When we discover reward hacks — cases where models exploit the evaluation to inflate scores without genuine performance gains — we document and expose them publicly. Honest benchmarks require honest failure modes.

We're building toward a fully open-source evaluation ecosystem where the community can inspect, swap, and contribute entire harnesses. We plan to add support for additional harnesses, models, and hardware targets so results reflect the broadest possible picture of model capability.

Benchmark Suites

WaferBench NVFP4 B200

NVIDIA B200 · CUDA 12.8
Last edited 2026-03-11

6 fused NVFP4 inference kernels (Add+RMSNorm, SiLU+Mul, Quantize) benchmarked against FlashInfer on NVIDIA B200

Harness — Cursor

Each model is evaluated through Cursor's agentic coding interface (Composer) — a common development flow that gives every model the same agentic workflow: receive the task spec, generate CUDA code, and iterate on compilation and correctness errors. We plan to onboard model-native harnesses (Claude Code, Codex, etc.) soon.

Correctness Validation

Each kernel is validated against FlashInfer (public API — e.g. flashinfer.add_rmsnorm_fp4quant, flashinfer.fp4_quantize) — the production code path on B200, not an internal backend. Correctness is checked via FlashInfer's own pytest suite at the exact benchmark shape and dtype (BF16). All tasks use NVFP4 format (block_size=16, E4M3 scales). Tolerances are FlashInfer's upstream values (unmodified).

Scoring

score = (1 × correctness) + speedup over reference. Mean and median speedups are computed across all correct kernels. Pass@1 measures fraction of kernels correct on the first attempt.

Benchmarking

Every task is fully pinned — the CI/CD runs an identical configuration each time on 8× NVIDIA B200. Tasks are intentionally narrow and hardware-specific (e.g. a single task might fix BLOCK_SIZE = 16, eps = 1e-6, scale_format = "e4m3", and compile with nvcc -O3 -use_fast_math).
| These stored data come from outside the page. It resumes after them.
<file path="config.mk">
export PLATFORM = sky130hd
export DESIGN_NAME = seq_det_arbiter
export DESIGN_NICKNAME = d
export VERILOG_FILES = /design/src/rtl/seq_det_arbiter.sv
export SDC_FILE = /design/constraint.sdc
export NUM_CORES = 1
export LEC_CHECK = 0
export ABC_CLOCK_PERIOD_IN_PS = 3000
export CAP_MARGIN = 20
export CORE_ASPECT_RATIO = 1.5
export CORE_MARGIN = 2
export CORE_UTILIZATION = 51
export DETAILED_ROUTE_END_ITERATION = 16
export PLACE_DENSITY_LB_ADDON = 0.2
export REMOVE_ABC_BUFFERS = 1
export SYNTH_ARGS = -nofsm -noshare
export SYNTH_HDL_FRONTEND = slang
export SYNTH_SLANG_ARGS = --single-unit
</file>
<file path="constraint.sdc">
create_clock -name clk -period 3 [get_ports clk]
set_input_delay 0.3 -clock clk [delete_from_list [all_inputs] [get_ports clk]]
set_output_delay 0.3 -clock clk [all_outputs]
set_load 0.005 [all_outputs]
</file>
<file path="src/rtl/seq_det_arbiter.sv">
// seq_det_arbiter: round-robin scheduler that time-shares one external
// bit-serial 1101 sequence detector between NREQ serial requesters.
// Each grant opens a FRAME_LEN-bit window. The detector is reset just
// before the window, the granted stream is replayed on det_x, and det_y
// hits are counted.
//
// Ports:
//   clk       system clock, rising edge
//   rst       asynchronous active-low reset
//   req       per-requester request (level)
//   bit_in    per-requester serial data bit
//   hit_clr   synchronous clear of hit_vec
//   det_y     detector match output
//   det_x     serial bit to detector (registered; shows bit k in cycle k+1)
//   det_rst   active-low detector reset; low during the ARB cycle only
//   gnt       one-hot grant; non-zero only while streaming
//   gnt_idx   index of current/last grant
//   busy      high whenever the FSM is not IDLE
//   done      one-cycle pulse in the cycle after REPORT
//   win_hits  hit count of the last completed window; held until next done
//   hit_vec   sticky per-channel "window had hits" flags
//   state_out FSM state encoding
module seq_det_arbiter #(
  parameter int unsigned NREQ      = 4,
  parameter int unsigned IW        = 2,
  parameter int unsigned FRAME_LEN = 8,
  parameter int unsigned HCW       = 4
) (
  input  logic            clk,
  input  logic            rst,
  input  logic [NREQ-1:0] req,
  input  logic [NREQ-1:0] bit_in,
  input  logic            hit_clr,
  input  logic            det_y,
  output logic            det_x,
  output logic            det_rst,
  output logic [NREQ-1:0] gnt,
  output logic [IW-1:0]   gnt_idx,
  output logic            busy,
  output logic            done,
  output logic [HCW-1:0]  win_hits,
  output logic [NREQ-1:0] hit_vec,
  output logic [1:0]      state_out
);

  localparam int unsigned BCW = (FRAME_LEN > 1) ? $clog2(FRAME_LEN) : 1;

  typedef enum logic [1:0] {
    IDLE   = 2'b00,
    ARB    = 2'b01,
    STREAM = 2'b10,
    REPORT = 2'b11
  } state_t;

  state_t          state_q;
  state_t          state_d;
  logic [BCW-1:0]  bit_cnt_q;
  logic [HCW-1:0]  hit_cnt_q;
  logic [HCW-1:0]  hit_next_c;
  logic            hit_sample_c;
  logic [IW-1:0]   sel_idx_c;
  logic            sel_found_c;
  logic [IW-1:0]   cand_c;
  logic [NREQ-1:0] hit_vec_c;

  assign state_out = state_q;

  // Round-robin search starting just after the last grant, wrapping mod NREQ.
  always_comb begin
    sel_found_c = 1'b0;
    sel_idx_c   = gnt_idx;
    cand_c      = '0;
    for (int unsigned k = 1; k <= NREQ; k++) begin
      cand_c = IW'((32'(gnt_idx) + k) % NREQ);
      if (!sel_found_c && req[cand_c]) begin
        sel_found_c = 1'b1;
        sel_idx_c   = cand_c;
      end
    end
  end

  // Next-state logic.
  always_comb begin
    state_d = state_q;
    case (state_q)
      IDLE:    if (|req) state_d = ARB;
      ARB:     state_d = sel_found_c ? STREAM : IDLE;
      STREAM:  if (bit_cnt_q == BCW'(FRAME_LEN - 1)) state_d = REPORT;
      REPORT:  state_d = (|req) ? ARB : IDLE;
      default: state_d = IDLE;
    endcase
  end

  // det_y is valid from STREAM cycle 1 through REPORT: one cycle for the
  // registered det_x, the detector output follows combinationally.
  always_comb begin
    hit_sample_c = ((state_q == STREAM) && (bit_cnt_q != '0)) || (state_q == REPORT);
    hit_next_c   = hit_cnt_q;
    if (hit_sample_c && det_y && (hit_cnt_q != HCW'(FRAME_LEN)))
      hit_next_c = hit_cnt_q + HCW'(1);
  end

  // Sticky hit flags: clear first so a same-cycle REPORT set wins.
  always_comb begin
    hit_vec_c = hit_clr ? '0 : hit_vec;
    if ((state_q == REPORT) && (hit_next_c != '0))
      hit_vec_c[gnt_idx] = 1'b1;
  end

  // FSM state register.
  always_ff @(posedge clk or negedge rst) begin
    if (!rst) state_q <= IDLE;
    else      state_q <= state_d;
  end

  // Datapath and registered outputs.
  always_ff @(posedge clk or negedge rst) begin
    if (!rst) begin
      gnt       <= '0;
      gnt_idx   <= IW'(NREQ - 1);
      det_rst   <= 1'b1;
      det_x     <= 1'b0;
      busy      <= 1'b0;
      done      <= 1'b0;
      win_hits  <= '0;
      hit_vec   <= '0;
      bit_cnt_q <= '0;
      hit_cnt_q <= '0;
    end else begin
      det_rst <= (state_d != ARB);
      busy    <= (state_d != IDLE);
      done    <= (state_q == REPORT);
      det_x   <= (state_q == STREAM) ? bit_in[gnt_idx] : 1'b0;
      hit_vec <= hit_vec_c;

      if (state_d != STREAM)     gnt <= '0;
      else if (state_q == ARB)   gnt <= NREQ'(1) << sel_idx_c;

      if ((state_q == ARB) && sel_found_c) gnt_idx <= sel_idx_c;

      if (state_q == ARB) begin
        bit_cnt_q <= '0;
        hit_cnt_q <= '0;
      end else begin
        if (state_q == STREAM) bit_cnt_q <= bit_cnt_q + BCW'(1);
        hit_cnt_q <= hit_next_c;
      end

      if (state_q == REPORT) win_hits <= hit_next_c;
    end
  end

endmodule

</file>
# After elaboration in Yosys (flattened, before gate mapping)
# Cells that the tools add are included.
word_totals:
  latchBits: 0
  output_inout_bits: 20
  ramBits: 0
  ff_bits: 27
  rom_bits: 0
  memories: 0
op_classes:
  mux: 34
  n_mul: 0
  eq_ne: 7
  n_addsub: 6
  n_lt_le_gt_ge: 6
  shifts: 1
  div_mod_pow: 0
  n_bitwise: 1
  n_reduce_logical: 20
ops:
  columns: ["cell", "count"]
  rows:
  - ["$mux W4", 6]
  - ["$lt A2 B3 Y1 const B", 5]
  - ["$mux W2", 7]
  - ["$mux W1", 12]
  - ["$bmux W1 S2", 5]
  - ["$logic_and A1 B1 Y1", 9]
  - ["$pmux W2 S4", 1]
  - ["$mux W3", 2]
  - ["$reduce_bool A2 Y1", 3]
  - ["$add A2 B1 Y2 const B", 2]
  - ["$add A2 B2 Y2 const B", 2]
  - ["$add A4 B1 Y4 const B", 1]
  - ["$eq A2 B2 Y1 const B", 2]
  - ["$ne A4 B4 Y1 const B", 1]
  - ["$or A4 B4 Y4", 1]
  - ["$reduce_bool A4 Y1", 1]
  - ["$reduce_or A4 Y1", 1]
  - ["$shl A1 B2 Y4 const A", 1]
  - ["$add A3 B1 Y3 const B", 1]
  - ["$eq A3 B3 Y1 const B", 1]
  - ["$logic_not A1 Y1", 3]
  - ["$reduce_bool A3 Y1", 1]
  - ["$demux W1 S2", 1]
  - ["$eq A2 B1 Y1 const B", 1]
  - ["5 further kinds", 5]

# Depth between registers and ports, before layout
# Gate-level depths: netlist of the first run.
depth:
  depth_word: 17
  mapped_depth: 9
  mapped_depth_nobuf: 7

# Least setup slack after synthesis of the first run
# Ideal clock, no wire load.
synth_path:
  kind: "reg-to-reg"
  startpoint: "register gnt_idx[0]"
  endpoint: "register gnt[0]"
  n_path_buf: 2
  arrival_time_ns: 2.363
  setup_ns: 0.121
  stages_incl_launch_ff: 10
  path_slack_ns: 0.516
  required_ns: 2.879
  cell_sequence: "dfstp_2 > buf_2 > inv_1 > ha_1 > buf_2 > mux2_2 > a22oi_1 > nand3_1 > nor3b_2 > a22o_2"
synth_between:
  elab_chain_len: 17
  elab_cells_between_ends: 33
  cone_classes: "add/sub (4); eq/ne (1); shift (1); mux (20); reduce/logical (7)"
synth_rtl:
  columns: ["element", "line", "rtl"]
  rows:
  - ["start: declaration", "38", "output logic [IW-1:0] gnt_idx,"]
  - ["start signal: assignment", "120", "gnt_idx <= IW'(NREQ - 1);"]
  - ["start signal: assignment", "139", "if ((state_q == ARB) && sel_found_c) gnt_idx <= sel_idx_c;"]
  - ["$add A2 B1 Y2", "74", "cand_c = IW'((32'(gnt_idx) + k) % NREQ);"]
  - ["$bmux W1 S2", "75", "if (!sel_found_c && req[cand_c]) begin"]
  - ["$mux W1 (not written as such)", "75", null]
  - ["$mux W1", "75", null]
  - ["$logic_not A1 Y1", "75", null]
  - ["$logic_and A1 B1 Y1", "75", null]
  - ["$mux W1", "75", null]
  - ["$logic_not A1 Y1", "75", null]
  - ["$logic_and A1 B1 Y1", "75", null]
  - ["$mux W1", "75", null]
  - ["$logic_not A1 Y1", "75", null]
  - ["$logic_and A1 B1 Y1", "75", null]
  - ["$mux W1", "75", null]
  - ["$mux W2", "87", "ARB: state_d = sel_found_c ? STREAM : IDLE;"]
  - ["$pmux W2 S4", "85", "case (state_q)"]
  - ["$ne A2 B2 Y1", "136", "if (state_d != STREAM) gnt <= '0;"]
  - ["$mux W4 or $reduce_bool A2 Y1 (tied branches)", null, null]
  - ["end signal: assignment", "137", "else if (state_q == ARB) gnt <= NREQ'(1) << sel_idx_c;"]
  - ["end: declaration", "37", "output logic [NREQ-1:0] gnt,"]
# Several ways; a longest one is shown, not always the timed one. The select of a mux whose other input is x is not followed.
# A chain may end at the register's enable or synchronous reset.

# Final worst setup path of the first run
layout_path:
  startpoint: "register gnt_idx[1]"
  endpoint: "register gnt[0]"
# Same word-level chain as after synthesis.

==> results of run 1 <==
-- flip-flops by register name (all words and copies together), names as in the netlist --
signal,count
hit_vec,4
state_out,2
det_rst,1
gnt,4
det_x,1
win_hits,4
busy,1
gnt_idx,2
done,1
hit_cnt_q,4
bit_cnt_q,3
-- where the power goes --
part	total, W	internal [W]	leakage, nW	switching [W]
sequential	0.000600	0.000504	0.346	0.0000959
clock	0.000212	0.0000944	0.0217	0.000118
combinational	0.00108	0.000522	0.503	0.000558
total	0.00189	0.00112	0.870	0.000771
-- routing by layer --
layer	routed length [um]	vias up	global-route usage
met3	89	6	0.03049
met2	1859	32	0.3596
met4	55	0	0.07099
li1	-	630	-
met1	1428	631	0.2480
met5	0	-	0
-- critical path: cells and delay by family, from the launching register on --
family	cells	cell delay [ns]
DFF	1	0.66
adders and majority gates	1	0.47
AOI/OAI and AO/OA	2	0.44
muxes	1	0.38
and+or+nand+nor	2	0.34
buffers and inverters	1	0.10
-- cell type report --
type                    instances  share of cell area
multi-input cells             115              0.4216
well taps                      40             0.02488
repair buffers                 34              0.1654
clock inverters                 1            0.003731
clock buffers                   3             0.02052
flip-flops and latches         27              0.3377
inverters                      14             0.02612
-- layout by cell type (no fill, tap or decap), drive strengths merged, types with 4 or more instances in the layout --
| cell type | instances |
|---|---|
| inv | 14 |
| mux2 | 5 |
| a22o | 4 |
| dfrtp | 24 |
| a21oi | 8 |
| o21ai | 10 |
| clkdlybuf4s50 | 31 |
| nor3 | 5 |
| o22ai | 5 |
| ha | 13 |
| nand2 | 10 |
| nand3 | 6 |
| mux2i | 4 |
| nor3b | 4 |
| nor2 | 16 |
-- worst paths after layout --
path / end / slack (ns) / depth (start not counted) / start
worst max-delay path: gnt[0] / 0.51 / 7 / gnt_idx[1]
worst min register to register: gnt[0] / 0.52 / 1 / gnt[0]
max in group asynchronous: det_rst / 2.30 / 2 / rst
min in group clk: gnt[0] / 0.52 / 1 / gnt[0]
worst min-delay path: win_hits[3] / 0.39 / 2 / rst
worst max register to register: gnt[0] / 0.51 / 7 / gnt_idx[1]
-- kinds of logic (layout without fill, tap and decap cells) --
family / count (synthesis) / count (layout) / synth area share
AOI/OAI and AO/OA: 34 / 34 / 0.1342
xor gates and xnor gates: 2 / 2 / 0.01074
adders and majority gates: 13 / 13 / 0.09970
buffers and inverters: 22 / 52 / 0.06364
DFF: 27 / 27 / 0.4164
muxes: 11 / 11 / 0.09126
and+or+nand+nor: 55 / 55 / 0.1841
-- stage by stage --
step | hold WS [ns] | utilization
2_1_floorplan | 0.004409 | -
3_3_place_gp | 0.4909 | 0.6339
3_5_place_dp | 0.4913 | 0.6339
4_1_cts | 0.4129 | 0.6497
5_1_grt | 0.4378 | 0.6497
6_report | 0.3901 | 0.6497
==> run summary, run 1 <==
• outcome: complete, no violations
• worst slew margin relative to its limit: 0.7258
• DRC Markers: 0
• data required time at the worst endpoint: 3.17 ns
• RSZ-0062 raised after global routing: no
• number of routed nets with antenna violations: 0
• floorplan die width: 50.18 um
• Multi-input gate area: 848.3 sq um
• initial cell density of the core: 0.5269
• via count of the first global-routing pass: 1252
• ratio of final minimum period to clock period: 0.8314
• number of standard cells after synthesis: 164
• detailed-placement wirelength estimate: 2615 um
• First-pass DRT Iterations: 5
• commonest cells in the netlist: sky130_fd_sc_hd__dfrtp_1 (24), sky130_fd_sc_hd__nor2_1 (15), sky130_fd_sc_hd__inv_1 (14), sky130_fd_sc_hd__ha_1 (13), sky130_fd_sc_hd__nand2_1 (10)
• net count of the finished layout: 220
• global routing usage summed across all routing layers: 0.2030
• cell with the most instances after synthesis: sky130_fd_sc_hd__dfrtp_1
• PortBufs: 31
• number of diodes added for antenna fixing: 0
• share of layout cells above drive strength 1: 0.1392
• total count of max-transition violations in the final report: 0
• CTS H-tree lvls: 1
• Max VDD drop: 0.6886 mV
• standard cell area after detailed placement: 0.001963 sq mm
• post-synth design cell area: 0.001632 sq mm
• distinct cell type count after synthesis: 44
• type of destination of the critical path: flop
• highest fanout seen on the critical path: 11
• worst slew pin tran: 0.4088 ns
• drt total wl: 3433 um
• Sequential cell area: 679.4 sq um
• placement row count: 25
• first-iteration detailed-routing DRC count: 28
• fraction of post-synthesis cell area in the top cell type by area: 0.3681
• main area contributors after synthesis: sky130_fd_sc_hd__dfrtp_1 (37%), sky130_fd_sc_hd__ha_1 (10%), sky130_fd_sc_hd__dfstp_2 (4.8%), sky130_fd_sc_hd__nor2_1 (3.5%), sky130_fd_sc_hd__inv_1 (3.2%)
• number of gates resized after cts: 0
• number of instances in the placed design: 230
• post-detailed-route via-to-cell ratio: 5.551
• clock input transition at the sequential cells of the worst setup and hold paths: 0.10 ns
• crit-path max cell delay: 0.66 ns
• worst-case clock buffer depth: 2
• final critical delay including setup and external delays: 2.494 ns
• prevailing post-synth register cell: sky130_fd_sc_hd__dfrtp_1
• Synth area leader: sky130_fd_sc_hd__dfrtp_1
• clock network latency to the later pin of the worst-skew pair: 0.28 ns
• floorplan die height: 73.27 um
• pin count of the biggest net entering global routing: 28
• PnR worst setup slack: 0.5058 ns
• CORE AREA: 0.003097 sq mm
• EDFF count, synth: 0
• pwr/cell area: 939.9 mW/mm^2
• worst path arrival time: 2.66 ns
• Inserted Clock Buffers: 3
• number of fill cells: 250
• TritonCTS clock tree: built
• hold violation total from the final report: 0
• number of ports placed on the die boundary: 32
• area enclosed by the die boundary: 0.003677 sq mm
• cell with the largest stage delay on the worst path: sky130_fd_sc_hd__dfstp_2
• global placer's final weighted congestion: 0.7903
• critical path, cell by cell: inv_1 > ha_1 > mux2_2 > a22oi_1 > nand3_1 > nor3b_2 > a22o_2
• total negative setup slack: 0 ns
• Place WS: 0.5332 ns
• kind of critical path: flop to flop
• antenna violations before repair: 0
• # Post-CTS Setup Buffers: 0
• root buffer selected by CTS: sky130_fd_sc_hd__clkbuf_8
• Seq/Total Area, Yosys: 0.4164
• total overflow reported by the global router: 0
• routed wire length per instance: 14.67 um
• number of warning messages in the yosys log: 0
• worst clock skew on the final layout: 0.005987 ns
• first-pass GRT wire length: 5733 um
• clk sinks: 27
• average footprint of a synthesized cell: 9.949 sq um
• total number of vias: 1299
• post-synthesis register bit count: 27
• async set-or-reset flop fraction in the synthesized netlist: 1.000
• worst min-delay path class: input pin to async pin
• total leakage power: 0.8699 nW
• summed area of non-filler cells in the final layout: 0.002012 sq mm
• highest achievable clock rate: 0.4009 GHz
• total of max-cap violations: 0
• total of endpoints with negative setup slack in the final report: 0
• synth-to-layout area growth: 23.31%
• startpoint type of the worst setup path: flop
• Non-Filler Instances: 234
• overall power: 0.001891 W
• quantity of hold-fixing buffers added after cts: 0
No activity file was read; power rests on OpenSTA's default activity.
==> run 2, diff against run 1 <==
- ABC_CLOCK_PERIOD_IN_PS: 3000 -> 2480
- clock period: 3 -> 2.48 ns (I/O delays scaled with it)
==> run 2 against run 1 <==
  * Global-route usage grew 0.82 points
  * Combinational power grew 26%
  * Worst hold slack got worse by 0.043 ns
  * Sequential share of layout area is 0.19 points lower
  * Clock skew grew 0.00099 ns
  * Fmax grew 11%
  * Critical path type unchanged
  * Highest routed layer unchanged
==> run summary, run 2 (same netlist as run 1, synthesis figures left out) <==
• outcome: complete, no violations
• area enclosed by the die boundary: 0.003677 sq mm, unchanged
• number of routed nets with antenna violations: 0, unchanged
• kind of critical path: flop to flop
• CTS H-tree lvls: 1, unchanged
• most frequent standard cell in the layout excluding fill and tap cells: sky130_fd_sc_hd__clkdlybuf4s50_1
• final critical delay including setup and external delays: 2.242 ns, -0.2522 ns
• clock network latency to the later pin of the worst-skew pair: 0.27 ns, about the same
• quantity of hold-fixing buffers added after cts: 0, unchanged
• initial cell density of the core: 0.5269, unchanged
• highest fanout seen on the critical path: 4, -7
• flop2flop setup slack: 0.24 ns, -0.27 ns
• First-pass DRT Iterations: 4, -1
• crit-path max cell delay: 0.53 ns, -0.13 ns
• total overflow reported by the global router: 0, unchanged
• floorplan die height: 73.27 um, unchanged
• worst-case clock buffer depth: 2, unchanged
• via count of the first global-routing pass: 1353, +8.1%
• detailed-placement wirelength estimate: 2575 um, -1.5%
• first-iteration detailed-routing DRC count: 55, +96%
• Crit Reg-Reg Startpoint: gnt_idx[0]
• worst slew margin relative to its limit: 0.7457, +0.01989
• DRC Markers: 0, unchanged
• total negative setup slack: 0 ns, unchanged
• highest-count cells in the layout ignoring fill and taps: sky130_fd_sc_hd__clkdlybuf4s50_1 (31), sky130_fd_sc_hd__dfrtp_1 (24), sky130_fd_sc_hd__nor2_1 (15)
• worst min-delay path class: input pin to async pin
• reg-to-reg critical path endpoint: gnt[0]
• root buffer selected by CTS: sky130_fd_sc_hd__clkbuf_8
• number of diodes added for antenna fixing: 0, unchanged
• # Post-CTS Setup Buffers: 0, unchanged
• first-pass GRT wire length: 6058 um, +5.7%
• Max VDD drop: 0.6110 mV, -11%
• RSZ-0062 raised after global routing: no
• pin count of the biggest net entering global routing: 28, unchanged
• post-detailed-route via-to-cell ratio: 5.653, +1.8%
• clk sinks: 27, unchanged
• TritonCTS clock tree: built
• CORE AREA: 0.003097 sq mm, unchanged
• global placer's final weighted congestion: 0.8410, +6.4%
• PortBufs: 31, unchanged
• routed wire length per instance: 14.19 um, -3.3%
• share of layout cells above drive strength 1: 0.1429, +0.003682
• cell with the largest stage delay on the worst path: sky130_fd_sc_hd__dfstp_2
• startpoint type of the worst setup path: flop
• global routing usage summed across all routing layers: 0.2112, +0.008190
• total of endpoints with negative setup slack in the final report: 0, unchanged
• clock input transition at the sequential cells of the worst setup and hold paths: 0.09 ns, about the same
• critical path, cell by cell: inv_1 > ha_1 > mux2_2 > a22oi_1 > nand3_1 > nor3b_2 > a22o_2
• highest achievable clock rate: 0.4460 GHz, +11%
• ratio of final minimum period to clock period: 0.9040, +0.07263
• total number of vias: 1334, +2.7%
• Inserted Clock Buffers: 3, unchanged
• number of ports placed on the die boundary: 32, unchanged
• number of buffers and inverters on the critical path: 1, unchanged
• net count of the finished layout: 222, +0.91%
• worst clock skew on the final layout: 0.006980 ns, +0.0009925 ns
• pwr/cell area: 1141 mW/mm^2, +21%
• worst path arrival time: 2.41 ns, -0.25 ns
• synth-to-layout area growth: 24.00%
• floorplan die width: 50.18 um, unchanged
• total count of max-transition violations in the final report: 0, unchanged
• number of gates resized after cts: 0, unchanged
• Top Family by Delay on Critical Path: flip-flops
• depth of the worst register-to-register path: 7, unchanged
• antenna violations before repair: 0, unchanged
• drt total wl: 3349 um, -2.4%
• total of max-cap violations: 0, unchanged
• placement row count: 25, unchanged
• total leakage power: 0.8808 nW, +1.3%
• data required time at the worst endpoint: 2.65 ns, -0.52 ns
• hold violation total from the final report: 0, unchanged
• Worst Hold Slack: 0.3476 ns, -0.04250 ns
• worst slew pin tran: 0.3792 ns, -0.02966 ns
• type of destination of the critical path: flop
## run 2: worst register-to-register path, delay by kind of cell, from the launching register on
family / cells / cell delay (ns)
flops: 1 / 0.53
compound gates: 2 / 0.47
simple gates: 2 / 0.39
mux: 1 / 0.35
fa+ha+maj: 1 / 0.34
buf+inv: 1 / 0.06
## run 2: worst max-delay path by stage
stage	from	end	slack (ns)	cells after the start
2_1_floorplan	gnt_idx[0]	gnt[0]	0.08	7
3_3_place_gp	gnt_idx[0]	gnt[0]	0.30	7
3_5_place_dp	gnt_idx[0]	gnt[0]	0.26	7
4_1_cts	gnt_idx[0]	gnt[0]	0.26	7
5_1_grt	gnt_idx[0]	gnt[0]	0.12	7
6_report	gnt_idx[0]	gnt[0]	0.24	7
## run 2: per-stage QoR
stage	power (W)	instances	instance area (sq um)	setup WS, ns	utilization
6_report	0.002308	236	2023	0.2380	0.6533
5_1_grt	0.002519	236	2023	0.1248	0.6533
4_1_cts	0.002321	236	2023	0.2628	0.6533
3_5_place_dp	0.002073	232	1978	0.2596	0.6388
3_3_place_gp	0.002023	232	1978	0.2955	0.6388
2_1_floorplan	0.001548	156	1580	0.08239	-
## run 2: layout make-up
| type | instances | area (sq um) |
|---|---|---|
| fillers | 243 | 1074 |
| clock buffers | 4 | 45.04 |
| flip-flops and latches | 27 | 679.4 |
| inverters | 14 | 52.55 |
| multi-input cells | 115 | 848.3 |
| well taps | 40 | 50.05 |
| repair buffers | 36 | 347.8 |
Timing follows the ThunderKittens 2.0 convention: 500 warmup iterations, 100 timed reps via CUDA events, L2 cache input cycling. Expect ±5–10 % run-to-run variance from GPU thermal/power states.

Artifacts

All submitted kernels, harness code, and benchmarking scripts are published in the waferbench-nvfp4-b200 directory on GitHub. Each task is at {task}/{model}/cursor/, with CUDA solutions in results/run-1/kernel.cu and harness code in harness-code/.

KernelBench HIP MI300X

AMD MI300X · ROCm 7.0
Last edited 2026-03-11

KernelBench kernels on AMD MI300X — LLM-generated HIP optimizations

Harness — Basic Agent Loop

Each model is evaluated through a basic agent loop with bash and write tool access only — no IDE integration or advanced agentic scaffolding. The model receives the task spec, generates HIP/ROCm code, and iterates on compilation and correctness errors using shell feedback. Models are allowed to use existing libraries (e.g. composable_kernel, Triton, hipBLASLt) as part of their solutions. This minimal harness isolates the model's own kernel-writing ability from any tooling advantages.

Correctness Validation

Kernels are validated against reference PyTorch implementations using torch.allclose with rtol=1e-3 and atol=1e-3. A solution must produce correct output to be scored. We apply reward-hack defenses informed by DeepReinforce's work on evaluation hacking in automatic kernel generation — including stream injection, thread injection, lazy evaluation, and patching timing defenses.

Scoring

score = (1 × correctness) + speedup over reference. Only correct kernels contribute speedup. Mean and median speedups are computed across all correct kernels. Pass@1 measures fraction of kernels correct on the first attempt.

Benchmarking

We evaluate 41 problems across 4 difficulty levels on AMD MI300X with ROCm 7.0. Problems are from KernelBench-v3, inspired by the original KernelBench. Levels 1–3 cover single-kernel operators, simple fusion patterns, and full model architectures. Level 4 targets frontier architecture components — DeepSeek MLA, Grouped Query Attention, MoE gating, quantized GEMMs, and GatedDeltaNet. Warmup iterations followed by timed repetitions using HIP events.

Artifacts

All submitted solutions and reference implementations are published in the kernelbench-hip-mi300x directory on GitHub. Solutions are Python .py files at solutions/{task}/{model}/kernel.py. 11 models from Anthropic, OpenAI, Google, xAI, Moonshot, and Z.AI across 41 kernels and 4 difficulty levels.